Abstract

Direct electrochemistry of site-specific mutants of yeast iso-1-cytochrome c (cyt c) and their complexes with bovine cytochrome b5 (cyt b5) has been investigated at edge-plane pyrolytic graphite (EPG) and bis(4-pyridyl)-disulphide-modified gold electrodes. Structure/function relationships have been investigated with the particular aim of clarifying the factors controlling the interactions of proteins at electrode/electrolyte interfaces and the determinants for direct electrochemistry in ternary protein/protein/electrode adducts, e.g. cyt c/cyt b5/EPG. Investigations of the cyt c mutants alone revealed a variety of electrochemical responses: all the mutants show similar voltammetric reversibility at modified gold electrodes, whereas at EPG electrodes the reversibility follows the order: Asn52Ile-Cys102Thr greater than Cys102Thr greater than Asn52Ala-Cys102Thr.
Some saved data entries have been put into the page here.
[config.mk]
export PLATFORM = sky130hd
export DESIGN_NAME = alu_mem_master
export DESIGN_NICKNAME = d
export VERILOG_FILES = /design/src/rtl/alu_mem_master.sv
export SDC_FILE = /design/constraint.sdc
export NUM_CORES = 1
export LEC_CHECK = 0
export CORE_MARGIN = 2
export CORE_UTILIZATION = 47
export CTS_CLUSTER_SIZE = 30
export DETAILED_ROUTE_END_ITERATION = 7
export PLACE_DENSITY = 0.83
export RECOVER_POWER = 50
export SETUP_SLACK_MARGIN = 0.02
export SLEW_MARGIN = 10
export SYNTH_ARGS = -nofsm -noshare
export SYNTH_HDL_FRONTEND = slang
export SYNTH_SLANG_ARGS = --single-unit
export TNS_END_PERCENT = 1
[constraint.sdc]
create_clock -name clk -period 2.5 [get_ports clk]
set_input_delay 0.375 -clock clk [delete_from_list [all_inputs] [get_ports clk]]
set_output_delay 0.375 -clock clk [all_outputs]
set_load 0.01 [all_outputs]
[src/rtl/alu_mem_master.sv]
// Bus initiator for the ALU/memory slave: writes A, B and OP into the slave register map,
// waits a fixed compute latency, captures the result, reads A back and returns a response.
module alu_mem_master #(
   parameter int ADDR_WIDTH = 2,
   parameter int DATA_WIDTH = 8,
   parameter int RES_LAT    = 2
) (
   input  logic                      clk,
   input  logic                      reset,
   input  logic                      cmd_valid,
   output logic                      cmd_ready,
   input  logic [DATA_WIDTH-1:0]     cmd_a,
   input  logic [DATA_WIDTH-1:0]     cmd_b,
   input  logic [DATA_WIDTH-1:0]     cmd_op,
   output logic                      rsp_valid,
   input  logic                      rsp_ready,
   output logic [2*DATA_WIDTH-1:0]   rsp_result,
   output logic                      rsp_rd_ok,
   output logic [ADDR_WIDTH-1:0]     addr,
   output logic [DATA_WIDTH-1:0]     wr_data,
   output logic                      rd_wr,
   output logic                      enable,
   input  logic [DATA_WIDTH-1:0]     rd_data,
   input  logic [2*DATA_WIDTH-1:0]   res_out
);

   typedef enum logic [2:0] {
      IDLE,
      WR_A,
      WR_B,
      WR_OP,
      WAIT,
      RD_REQ,
      RD_DATA,
      RESP
   } state_t;

   localparam logic [ADDR_WIDTH-1:0] ADDR_A  = ADDR_WIDTH'(0);
   localparam logic [ADDR_WIDTH-1:0] ADDR_B  = ADDR_WIDTH'(1);
   localparam logic [ADDR_WIDTH-1:0] ADDR_OP = ADDR_WIDTH'(2);
   localparam logic [3:0]            WAIT_LOAD = 4'(RES_LAT - 1);

   state_t                state;
   logic [DATA_WIDTH-1:0] a_q;
   logic [DATA_WIDTH-1:0] b_q;
   logic [DATA_WIDTH-1:0] op_q;
   logic [3:0]            wait_cnt;

   // Bus outputs are registered one state ahead, so each strobe appears in the cycle
   // of the state it belongs to; enable/rd_wr default low, addr/wr_data hold.
   always_ff @(posedge clk or negedge reset) begin
      if (!reset) begin
         state      <= IDLE;
         cmd_ready  <= 1'b1;
         rsp_valid  <= 1'b0;
         rsp_result <= '0;
         rsp_rd_ok  <= 1'b0;
         addr       <= '0;
         wr_data    <= '0;
         rd_wr      <= 1'b0;
         enable     <= 1'b0;
         a_q        <= '0;
         b_q        <= '0;
         op_q       <= '0;
         wait_cnt   <= '0;
      end else begin
         enable <= 1'b0;
         rd_wr  <= 1'b0;
         case (state)
            IDLE: begin
               if (cmd_valid && cmd_ready) begin
                  a_q       <= cmd_a;
                  b_q       <= cmd_b;
                  op_q      <= cmd_op;
                  cmd_ready <= 1'b0;
                  enable    <= 1'b1;
                  addr      <= ADDR_A;
                  wr_data   <= cmd_a;
                  state     <= WR_A;
               end
            end
            WR_A: begin
               enable  <= 1'b1;
               addr    <= ADDR_B;
               wr_data <= b_q;
               state   <= WR_B;
            end
            WR_B: begin
               enable  <= 1'b1;
               addr    <= ADDR_OP;
               wr_data <= op_q;
               state   <= WR_OP;
            end
            WR_OP: begin
               wait_cnt <= WAIT_LOAD;
               state    <= WAIT;
            end
            WAIT: begin
               if (wait_cnt == 4'd0) begin
                  rsp_result <= res_out;
                  enable     <= 1'b1;
                  rd_wr      <= 1'b1;
                  addr       <= ADDR_A;
                  state      <= RD_REQ;
               end else begin
                  wait_cnt <= wait_cnt - 4'd1;
               end
            end
            RD_REQ: begin
               state <= RD_DATA;
            end
            // Slave read data arrives the cycle after the strobe.
            RD_DATA: begin
               rsp_rd_ok <= (rd_data == a_q);
               rsp_valid <= 1'b1;
               state     <= RESP;
            end
            RESP: begin
               if (rsp_ready) begin
                  rsp_valid <= 1'b0;
                  cmd_ready <= 1'b1;
                  state     <= IDLE;
               end
            end
            default: begin
               state <= IDLE;
            end
         endcase
      end
   end

endmodule

==> impl_metrics.ini <==
[outcome]
status = finished clean

[die]
core_mm2 = 0.00557
initial_utilization_pct = 49.5
die_area_mm2 = 0.00650
die_h_um = 80.7
io_pins = 83
rows = 27
die_w_um = 80.7

[timing]
fin_crit_ps = 2230
relSlewSlack_pct = 34.4
fin_crit_sh_pct = 89.1
grt_setup_unrepaired = no
final_max_slew_viol_count = 0
tightest_slew_ps = 983
fmax_mhz = 449
setup-violations-final = 0
fin_setup_tns_ps = 0
finalHoldViolCount = 0
finClkSkew_ps = 7.94

[worst_setup_path]
critPathRequiredTime_ps = 2720
critical_path_arrival_ps = 2440
start_kind = flip-flop
crit_slowest_cell = nand3_2
slowest_delay_ps = 510
end_kind = flip-flop
worstPathMaxFanout = 25
cp_cell_sequence = inv_1 > ha_1 > nor2b_4 > nand3_2 > mux2_2
startpoint = state[1]
r2r_end = a_q[4]
ff2ff_setup_slack_ps = 270
reg2reg_depth = 5
endpoint = a_q[4]
r2r_start = state[1]
crit_type = reg2reg

[finish]
fin_nets = 367
antenna_cells = 0
final_common_cell = clkdlybuf4s50_1
fin_area_mm2 = 0.00381
mostFrequentLayoutCells = clkdlybuf4s50_1, dfrtp_1, mux2_2, a21oi_1, nor2_1
drive_gt1_share_pct = 21.0
syn2layout_area_growth_pct = 38.0

[drt]
wire_per_inst_um = 15.6
ant_nets = 0
via_per_inst = 5.34
firstDrtPassIters = 4
dr_total_vias = 2062
drc = 0
routed_wl_um = 6030
drtIter0Drc = 115

[pwr]
p_comb_share_pct = 44.2
p_int_mw = 3.04
pwr-share-seq_pct = 39.5
p_leak_nw = 1.62
ir_worst_vdd_mv = 0.658
power_switching_mw = 1.58
p_clk_share_pct = 16.3
power.share.switching_pct = 34.2
power_density_mw_per_mm2 = 1210

[clocking]
ctsResizeCount = 0
cts_inserted_buffers = 9
cts_tree = yes
htreeDepth = 3
cts_hold_buf = 1
cts_num_sinks = 62
ctsRootBufferMaster = clkbuf_8
clk_path_buf_depth = 2
clock_latency_ps = 330
clk_pin_slew_worst_paths_ps = 60
cts_setup_buffers = 0

[grt]
grt_pass1_wl_um = 9760
grtUsageTotal_pct = 20.1
globalRouteOverflowTotal = 0
grt_max_degree = 45
antenna_found_initial = 0
grt_pass1_vias = 2116

[flow_run]
maxCapViolations = 0

[logic_synthesis]
synth.largest_area_cell = dfrtp_1
synth-seq-cells = 62
syn_area_per_cell_um2 = 12.4
yosysTopAreaCellShare_pct = 55.3
ys_types = 41
yosysWarnings = 0
synthesis.area_mm2 = 0.00276
synth_nets = 279
syn-instance-count = 222
synth.area.top_cells = dfrtp_1, mux2_2, a21oi_1
synth-seq-area-share_pct = 56.2

[placed_design]
post_dp_cell_area_mm2 = 0.00365
portBuffers = 82
dp_hpwl_um = 4330
gp_congestion = 0.831

[hold_path]
worstHoldStart = rsp_rd_ok
hold_path_class = reg2reg
-- flip-flops by register name, indices dropped and copies added, names as in the netlist --
signal,cells
enable,1
rsp_valid,1
wr_data,8
rsp_result,16
state,3
cmd_ready,1
b_q,8
wait_cnt,4
rd_wr,1
a_q,8
addr,2
op_q,8
rsp_rd_ok,1
-- cells by family after synthesis --
| family | Yosys count | synth area share [%] |
|---|---|---|
| AOI/OAI and AO/OA | 42 | 9.42 |
| muxes | 42 | 17.2 |
| adders and majority gates | 5 | 2.27 |
| xor gates and xnor gates | 9 | 2.85 |
| and+or+nand+nor | 46 | 9.15 |
| buffers and inverters | 16 | 2.85 |
| DFF | 62 | 56.2 |
-- how the worst min path moves through the flow --
stage / to / slack (ps) / cells past startpoint
3_5_place_dp: wr_data[6] / 340 / 1
2_1_floorplan: a_q[0] / 80 / 0
5_1_grt: rsp_rd_ok / 500 / 2
3_3_place_gp: wr_data[6] / 340 / 1
6_report: rsp_rd_ok / 480 / 2
4_1_cts: rsp_rd_ok / 480 / 2
--- config.mk ---
export PLATFORM = sky130hd
export DESIGN_NAME = mem_arbiter_flat
export DESIGN_NICKNAME = d
export VERILOG_FILES = /design/src/rtl/mem_arbiter_if.sv /design/src/rtl/mem_arbiter.sv /design/src/flat_wrapper.sv
export SDC_FILE = /design/constraint.sdc
export NUM_CORES = 1
export LEC_CHECK = 0
export CORE_MARGIN = 4
export CORE_UTILIZATION = 33
export CTS_CLUSTER_DIAMETER = 50
export CTS_CLUSTER_SIZE = 30
export DETAILED_ROUTE_END_ITERATION = 6
export GPL_TIMING_DRIVEN = 0
export PLACE_DENSITY = 0.78
export SKIP_LAST_GASP = 1
export SLEW_MARGIN = 0
export SYNTH_ARGS = -nofsm -noshare
export SYNTH_HDL_FRONTEND = slang
export SYNTH_SLANG_ARGS = --single-unit
--- constraint.sdc ---
create_clock -name clk -period 2.1 [get_ports clk]
set_clock_uncertainty 0.2 [all_clocks]
set_input_delay 0.315 -clock clk [delete_from_list [all_inputs] [get_ports clk]]
set_output_delay 0.315 -clock clk [all_outputs]
set_load 0.05 [all_outputs]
Mid-point potentials follow the order: Arg13Ile (+60 +/- 5 mV vs. standard calomel electrode) greater than Cys102Thr (+40 +/- 5 mV) greater than Lys27Gln (+30 +/- 5 mV) approximately Lys72Asp (+30 +/- 5 mV) greater than Asn52Ala-Cys102Thr (+15 +/- 5 mV) greater than Asn52Ile-Cys102Thr (-10 +/- 5 mV). The structural basis for these differences is briefly discussed. When these mutants are bound to cyt b5, the differences in electrochemical response are greatly enhanced in the ternary cyt c/cyt b5/EPG adducts. A minimal analysis of these differences supports a model of multiple overlapping binding and recognition domains on cyt c which may be finely tuned to allow ternary complex formation so that a single-site variation could modify or abolish direct electrochemistry in the ternary adduct.